START Exercise input
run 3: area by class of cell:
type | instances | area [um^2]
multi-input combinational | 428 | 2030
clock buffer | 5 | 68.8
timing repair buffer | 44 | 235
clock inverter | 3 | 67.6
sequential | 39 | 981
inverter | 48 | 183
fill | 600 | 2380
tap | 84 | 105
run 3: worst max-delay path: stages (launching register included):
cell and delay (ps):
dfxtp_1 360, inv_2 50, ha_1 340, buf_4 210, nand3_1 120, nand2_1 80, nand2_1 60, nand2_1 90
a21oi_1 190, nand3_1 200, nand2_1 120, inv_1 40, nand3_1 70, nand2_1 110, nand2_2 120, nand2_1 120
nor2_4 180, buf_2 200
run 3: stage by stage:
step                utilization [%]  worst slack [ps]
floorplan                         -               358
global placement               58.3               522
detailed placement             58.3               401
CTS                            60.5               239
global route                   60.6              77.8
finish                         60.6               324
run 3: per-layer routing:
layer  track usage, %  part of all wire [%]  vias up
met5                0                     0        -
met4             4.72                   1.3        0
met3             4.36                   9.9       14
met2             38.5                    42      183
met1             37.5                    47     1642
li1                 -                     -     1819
## src/rtl/scanline_mixer_if.sv

```systemverilog
// Video bus into and out of the scanline mixer: raw CW-bit colour with sync,
// blank and scanline controls in; expanded 8-bit colour with aligned timing out.
interface scanline_mixer_if #(
  parameter int CW = 8
) ();
  // source side
  logic          ce_pix;
  logic [CW-1:0] R;
  logic [CW-1:0] G;
  logic [CW-1:0] B;
  logic          mono;
  logic          HSync;
  logic          VSync;
  logic          HBlank;
  logic          VBlank;
  logic [2:0]    sl_level;
  logic          sl_phase;
  logic          sl_alt;
  // output side
  logic          ce_pix_out;
  logic [7:0]    VGA_R;
  logic [7:0]    VGA_G;
  logic [7:0]    VGA_B;
  logic          VGA_HS;
  logic          VGA_VS;
  logic          VGA_DE;

  modport master (
    output ce_pix, R, G, B, mono, HSync, VSync, HBlank, VBlank,
           sl_level, sl_phase, sl_alt,
    input  ce_pix_out, VGA_R, VGA_G, VGA_B, VGA_HS, VGA_VS, VGA_DE
  );

  modport slave (
    input  ce_pix, R, G, B, mono, HSync, VSync, HBlank, VBlank,
           sl_level, sl_phase, sl_alt,
    output ce_pix_out, VGA_R, VGA_G, VGA_B, VGA_HS, VGA_VS, VGA_DE
  );
endinterface

```

## src/rtl/scanline_mixer.sv

```systemverilog
// Scanline mixer: CW-bit to 8-bit colour expansion, 8-level scanline dimming
// with line/frame phase control, DE rebuilt from blanking, black outside
// active video. Every output sits exactly two clk_sys cycles behind its input.

// One colour channel: expand to 8 bits (stage 1), then dim / blank (stage 2).
module scanline_lane #(
  parameter int CW = 8
) (
  input  logic          clk_sys,
  input  logic          reset_n,
  input  logic [CW-1:0] c_raw,
  input  logic          dim1,
  input  logic [2:0]    lvl1,
  input  logic          blank1,
  output logic [7:0]    c_out
);
  logic [7:0]  c_exp;
  logic [7:0]  c1;
  logic [3:0]  keep;
  logic [10:0] prod;

  // Repeat the input MSB-first until 8 bits are filled; CW=8 is a straight copy.
  for (genvar i = 0; i < 8; i++) begin : g_exp
    assign c_exp[7-i] = c_raw[CW-1-(i%CW)];
  end

  // Remaining brightness in eighths; the product is at most 255*8, so 11 bits.
  assign keep = 4'd8 - {1'b0, lvl1};
  assign prod = {3'b000, c1} * {7'd0, keep};

  // Stage 1: hold the expanded colour.
  always_ff @(posedge clk_sys or negedge reset_n) begin
    if (!reset_n) c1 <= '0;
    else          c1 <= c_exp;
  end

  // Stage 2: floor-scaled colour on dimmed lines, black outside active video.
  always_ff @(posedge clk_sys or negedge reset_n) begin
    if (!reset_n)    c_out <= '0;
    else if (blank1) c_out <= '0;
    else if (dim1)   c_out <= prod[10:3];
    else             c_out <= c1;
  end
endmodule

module scanline_mixer #(
  parameter int CW          = 8,
  parameter bit BLANK_BLACK = 1'b1
) (
  input logic             clk_sys,
  input logic             reset_n,
  scanline_mixer_if.slave vid
);
  localparam int NUM_LANES = 3;   // lane 2 = R, 1 = G, 0 = B
  localparam int VEC_W     = 8;
  localparam int STAGES    = 2;

  logic [NUM_LANES-1:0][CW-1:0]    c_raw;
  logic [NUM_LANES-1:0][VEC_W-1:0] c_out;

  // Timing sideband; index n is the value after n register stages.
  logic [STAGES:1] vld_pipe;
  logic [STAGES:1] hs_pipe;
  logic [STAGES:1] vs_pipe;

  logic       line_par;
  logic       frame_par;
  logic       hs_fall;
  logic       vs_fall;
  logic       dim;
  logic       hde;
  logic       hde_q;
  logic       de1;
  logic       de2;
  logic       dim1;
  logic [2:0] lvl1;
  logic       blank1;

  // Mono replicates G into all lanes before expansion.
  always_comb begin
    c_raw[2] = vid.mono ? vid.G : vid.R;
    c_raw[1] = vid.G;
    c_raw[0] = vid.mono ? vid.G : vid.B;
  end

  // The stage-1 sync copies double as the edge detectors' history.
  assign hs_fall = hs_pipe[1] & ~vid.HSync;
  assign vs_fall = vs_pipe[1] & ~vid.VSync;

  // Line parity toggles per line; a VS fall restarts it (and wins over a
  // coincident HS fall). With sl_alt the restart value swaps every frame.
  always_ff @(posedge clk_sys or negedge reset_n) begin
    if (!reset_n) begin
      line_par  <= 1'b0;
      frame_par <= 1'b0;
    end else if (vs_fall) begin
      line_par  <= vid.sl_alt ? ~frame_par : 1'b0;
      frame_par <= ~frame_par;
    end else if (hs_fall) begin
      line_par  <= ~line_par;
    end
  end

  // Dim decision uses the parity in force for the pixel sampled this cycle.
  assign dim = (vid.sl_level != 3'd0) && (line_par ^ vid.sl_phase);
  assign hde = ~vid.HBlank;

  // DE latches ~VBlank at the start of each line, so a mid-line VBlank
  // change only shows up on the next line.
  always_ff @(posedge clk_sys or negedge reset_n) begin
    if (!reset_n) begin
      hde_q <= 1'b0;
      de1   <= 1'b0;
      de2   <= 1'b0;
    end else begin
      hde_q <= hde;
      if (hde && !hde_q)      de1 <= ~vid.VBlank;
      else if (!hde && hde_q) de1 <= 1'b0;
      de2 <= de1;
    end
  end

  // Stage 1 scanline controls, shared by all lanes.
  always_ff @(posedge clk_sys or negedge reset_n) begin
    if (!reset_n) begin
      dim1 <= 1'b0;
      lvl1 <= '0;
    end else begin
      dim1 <= dim;
      lvl1 <= vid.sl_level;
    end
  end

  // Two-deep sideband shift registers keep syncs and ce aligned with colour.
  always_ff @(posedge clk_sys or negedge reset_n) begin
    if (!reset_n) begin
      vld_pipe <= '0;
      hs_pipe  <= '0;
      vs_pipe  <= '0;
    end else begin
      vld_pipe <= {vld_pipe[STAGES-1:1], vid.ce_pix};
      hs_pipe  <= {hs_pipe[STAGES-1:1],  vid.HSync};
      vs_pipe  <= {vs_pipe[STAGES-1:1],  vid.VSync};
    end
  end

  assign blank1 = BLANK_BLACK && !de1;

  for (genvar l = 0; l < NUM_LANES; l++) begin : g_lane
    scanline_lane #(.CW(CW)) u_lane (
      .clk_sys (clk_sys),
      .reset_n (reset_n),
      .c_raw   (c_raw[l]),
      .dim1    (dim1),
      .lvl1    (lvl1),
      .blank1  (blank1),
      .c_out   (c_out[l])
    );
  end

  assign vid.VGA_R      = c_out[2];
  assign vid.VGA_G      = c_out[1];
  assign vid.VGA_B      = c_out[0];
  assign vid.VGA_HS     = hs_pipe[STAGES];
  assign vid.VGA_VS     = vs_pipe[STAGES];
  assign vid.VGA_DE     = de2;
  assign vid.ce_pix_out = vld_pipe[STAGES];
endmodule

```

## src/flat_wrapper.sv

```systemverilog
// flat-port wrapper written by rule: the top's interface ports become plain ports
module scanline_mixer_flat 
#(
  parameter int CW          = 8,
  parameter bit BLANK_BLACK = 1'b1
)
  (clk_sys, reset_n, vid_ce_pix, vid_R, vid_G, vid_B, vid_mono, vid_HSync, vid_VSync, vid_HBlank, vid_VBlank, vid_sl_level, vid_sl_phase, vid_sl_alt, vid_ce_pix_out, vid_VGA_R, vid_VGA_G, vid_VGA_B, vid_VGA_HS, vid_VGA_VS, vid_VGA_DE);
  scanline_mixer_if #(.CW(CW)) vid_i ();
  input logic clk_sys;
  input logic reset_n;
  input wire logic [$bits(vid_i.ce_pix)-1:0] vid_ce_pix;
  input wire logic [$bits(vid_i.R)-1:0] vid_R;
  input wire logic [$bits(vid_i.G)-1:0] vid_G;
  input wire logic [$bits(vid_i.B)-1:0] vid_B;
  input wire logic [$bits(vid_i.mono)-1:0] vid_mono;
  input wire logic [$bits(vid_i.HSync)-1:0] vid_HSync;
  input wire logic [$bits(vid_i.VSync)-1:0] vid_VSync;
  input wire logic [$bits(vid_i.HBlank)-1:0] vid_HBlank;
  input wire logic [$bits(vid_i.VBlank)-1:0] vid_VBlank;
  input wire logic [$bits(vid_i.sl_level)-1:0] vid_sl_level;
  input wire logic [$bits(vid_i.sl_phase)-1:0] vid_sl_phase;
  input wire logic [$bits(vid_i.sl_alt)-1:0] vid_sl_alt;
  output wire logic [$bits(vid_i.ce_pix_out)-1:0] vid_ce_pix_out;
  output wire logic [$bits(vid_i.VGA_R)-1:0] vid_VGA_R;
  output wire logic [$bits(vid_i.VGA_G)-1:0] vid_VGA_G;
  output wire logic [$bits(vid_i.VGA_B)-1:0] vid_VGA_B;
  output wire logic [$bits(vid_i.VGA_HS)-1:0] vid_VGA_HS;
  output wire logic [$bits(vid_i.VGA_VS)-1:0] vid_VGA_VS;
  output wire logic [$bits(vid_i.VGA_DE)-1:0] vid_VGA_DE;
  assign vid_i.ce_pix = vid_ce_pix;
  assign vid_i.R = vid_R;
  assign vid_i.G = vid_G;
  assign vid_i.B = vid_B;
  assign vid_i.mono = vid_mono;
  assign vid_i.HSync = vid_HSync;
  assign vid_i.VSync = vid_VSync;
  assign vid_i.HBlank = vid_HBlank;
  assign vid_i.VBlank = vid_VBlank;
  assign vid_i.sl_level = vid_sl_level;
  assign vid_i.sl_phase = vid_sl_phase;
  assign vid_i.sl_alt = vid_sl_alt;
  assign vid_ce_pix_out = vid_i.ce_pix_out;
  assign vid_VGA_R = vid_i.VGA_R;
  assign vid_VGA_G = vid_i.VGA_G;
  assign vid_VGA_B = vid_i.VGA_B;
  assign vid_VGA_HS = vid_i.VGA_HS;
  assign vid_VGA_VS = vid_i.VGA_VS;
  assign vid_VGA_DE = vid_i.VGA_DE;
  scanline_mixer #(.CW(CW), .BLANK_BLACK(BLANK_BLACK)) u_core (.clk_sys(clk_sys), .reset_n(reset_n), .vid(vid_i));
endmodule
```
==> config.mk <==
export PLATFORM = sky130hd
export DESIGN_NAME = demux_router
export DESIGN_NICKNAME = d
export VERILOG_FILES = /design/src/rtl/demux_router_pkg.sv /design/src/rtl/demux_lane.sv /design/src/rtl/demux_router.sv
export SDC_FILE = /design/constraint.sdc
export NUM_CORES = 1
export LEC_CHECK = 0
export ABC_AREA = 1
export CAP_MARGIN = 10
export CORE_MARGIN = 2
export CORE_UTILIZATION = 35
export CTS_BUF_LIST = sky130_fd_sc_hd__clkbuf_16
export CTS_CLUSTER_DIAMETER = 60
export DETAILED_ROUTE_END_ITERATION = 8
export PLACE_DENSITY = 0.72
export SLEW_MARGIN = 5
export SYNTH_ARGS = -nofsm -noshare
export SYNTH_HDL_FRONTEND = slang
export SYNTH_SLANG_ARGS = --single-unit
==> constraint.sdc <==
create_clock -name clk -period 2.8 [get_ports clk]
set_input_delay 0.28 -clock clk [delete_from_list [all_inputs] [get_ports clk]]
set_output_delay 0.28 -clock clk [all_outputs]
set_load 0.05 [all_outputs]
===== src/rtl/ledcomm_uart_bridge.sv =====
// ---------------------------------------------------------------------------
// ledcomm_uart_bridge
//    Bidirectional byte bridge between a UART-style endpoint (side A) and a
//    Ledcomm-style endpoint (side B).  Each direction has an ingress FSM that
//    pops the source into a circular FIFO, and an egress FSM that writes the
//    FIFO head to the destination.  The A->B direction is gated by the Ledcomm
//    link; while the link is down bytes are either held or dropped.  Three
//    sigma-delta channels drive the status LEDs.
//
// Ports (top):
//    clk, resetq                 clock, asynchronous active-low reset
//    a_valid/a_rx_data/a_rd      side A receiver handshake (pop pulse)
//    a_busy/a_wr/a_tx_data       side A transmitter handshake (write pulse)
//    b_*                         same as side A, for side B
//    b_link                      Ledcomm link up
//    a2b_level, b2a_level        FIFO occupancy per direction
//    drop_count                  saturating count of discarded A->B bytes
//    sdm_red/green/blue_out      sigma-delta LED drive bits
// ---------------------------------------------------------------------------

// One direction: ingress FSM -> circular FIFO -> egress FSM.
module ledcomm_uart_bridge_dir #(
   parameter int DATA_W      = 8,
   parameter int DEPTH_LOG2  = 4,
   parameter int HOLDOFF     = 2,
   parameter bit DROP_NOLINK = 1'b0
) (
   input  logic              clk,
   input  logic              rst_n,
   input  logic              src_valid,
   input  logic [DATA_W-1:0] src_rx_data,
   output logic              src_rd,
   input  logic              dst_busy,
   output logic              dst_wr,
   output logic [DATA_W-1:0] dst_tx_data,
   input  logic              gate,
   output logic [DEPTH_LOG2:0] level,
   output logic              drop_pulse
);
   localparam logic [3:0] HOLD_LAST = 4'(HOLDOFF - 1);

   typedef enum logic [1:0] {IN_IDLE, IN_CAP, IN_HOLD} in_state_t;
   typedef enum logic [1:0] {EG_IDLE, EG_SEND, EG_HOLD} eg_state_t;

   in_state_t         r_in_state;
   eg_state_t         r_eg_state;
   logic [3:0]        r_in_cnt;
   logic [3:0]        r_eg_cnt;
   logic              r_src_rd;
   logic              r_dst_wr;
   logic [DATA_W-1:0] r_dst_tx_data;
   logic [DEPTH_LOG2:0] r_wptr;
   logic [DEPTH_LOG2:0] r_rptr;
   logic [DATA_W-1:0] r_mem [2**DEPTH_LOG2];

   logic w_full;
   logic w_empty;
   logic w_push;
   logic w_pop;
   logic w_drop_now;

   // Extra pointer MSB distinguishes full from empty when the low bits match.
   assign w_full  = (r_wptr[DEPTH_LOG2] != r_rptr[DEPTH_LOG2]) &&
                    (r_wptr[DEPTH_LOG2-1:0] == r_rptr[DEPTH_LOG2-1:0]);
   assign w_empty = (r_wptr == r_rptr);
   assign w_push  = (r_in_state == IN_CAP);
   // Discarding happens straight from IDLE so one byte goes per 1+HOLDOFF cycles.
   assign w_drop_now = DROP_NOLINK && !gate && !w_empty && (r_eg_state == EG_IDLE);
   assign w_pop   = (r_eg_state == EG_SEND) || w_drop_now;

   assign src_rd      = r_src_rd;
   assign dst_wr      = r_dst_wr;
   assign dst_tx_data = r_dst_tx_data;
   assign level       = r_wptr - r_rptr;
   assign drop_pulse  = w_drop_now;

   // Ingress: capture the source byte, then wait HOLDOFF cycles so the source
   // has retired it before valid is sampled again.
   always_ff @(posedge clk or negedge rst_n) begin
      if (!rst_n) begin
         r_in_state <= IN_IDLE;
         r_in_cnt   <= '0;
         r_src_rd   <= 1'b0;
      end else begin
         r_src_rd <= 1'b0;
         case (r_in_state)
            IN_IDLE: if (src_valid && !w_full) r_in_state <= IN_CAP;
            IN_CAP: begin
               r_src_rd   <= 1'b1;
               r_in_cnt   <= '0;
               r_in_state <= IN_HOLD;
            end
            IN_HOLD: begin
               if (r_in_cnt == HOLD_LAST) r_in_state <= IN_IDLE;
               else r_in_cnt <= r_in_cnt + 4'd1;
            end
            default: r_in_state <= IN_IDLE;
         endcase
      end
   end

   // FIFO storage carries no reset; occupancy is defined by the pointers alone.
   always_ff @(posedge clk) begin
      if (w_push) r_mem[r_wptr[DEPTH_LOG2-1:0]] <= src_rx_data;
   end

   always_ff @(posedge clk or negedge rst_n) begin
      if (!rst_n) begin
         r_wptr <= '0;
         r_rptr <= '0;
      end else begin
         if (w_push) r_wptr <= r_wptr + 1'b1;
         if (w_pop)  r_rptr <= r_rptr + 1'b1;
      end
   end

   // Egress: registered data and strobe, so tx_data is stable with the write.
   always_ff @(posedge clk or negedge rst_n) begin
      if (!rst_n) begin
         r_eg_state    <= EG_IDLE;
         r_eg_cnt      <= '0;
         r_dst_wr      <= 1'b0;
         r_dst_tx_data <= '0;
      end else begin
         r_dst_wr <= 1'b0;
         case (r_eg_state)
            EG_IDLE: begin
               if (w_drop_now) begin
                  r_eg_cnt   <= '0;
                  r_eg_state <= EG_HOLD;
               end else if (!w_empty && !dst_busy && gate) begin
                  r_eg_state <= EG_SEND;
               end
            end
            EG_SEND: begin
               r_dst_wr      <= 1'b1;
               r_dst_tx_data <= r_mem[r_rptr[DEPTH_LOG2-1:0]];
               r_eg_cnt      <= '0;
               r_eg_state    <= EG_HOLD;
            end
            EG_HOLD: begin
               if (r_eg_cnt == HOLD_LAST) r_eg_state <= EG_IDLE;
               else r_eg_cnt <= r_eg_cnt + 4'd1;
            end
            default: r_eg_state <= EG_IDLE;
         endcase
      end
   end
endmodule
END Exercise input
**Assignment**
Nothing but a number should be given: the tally of lines in the listing that contain "layer".

**Response below**
2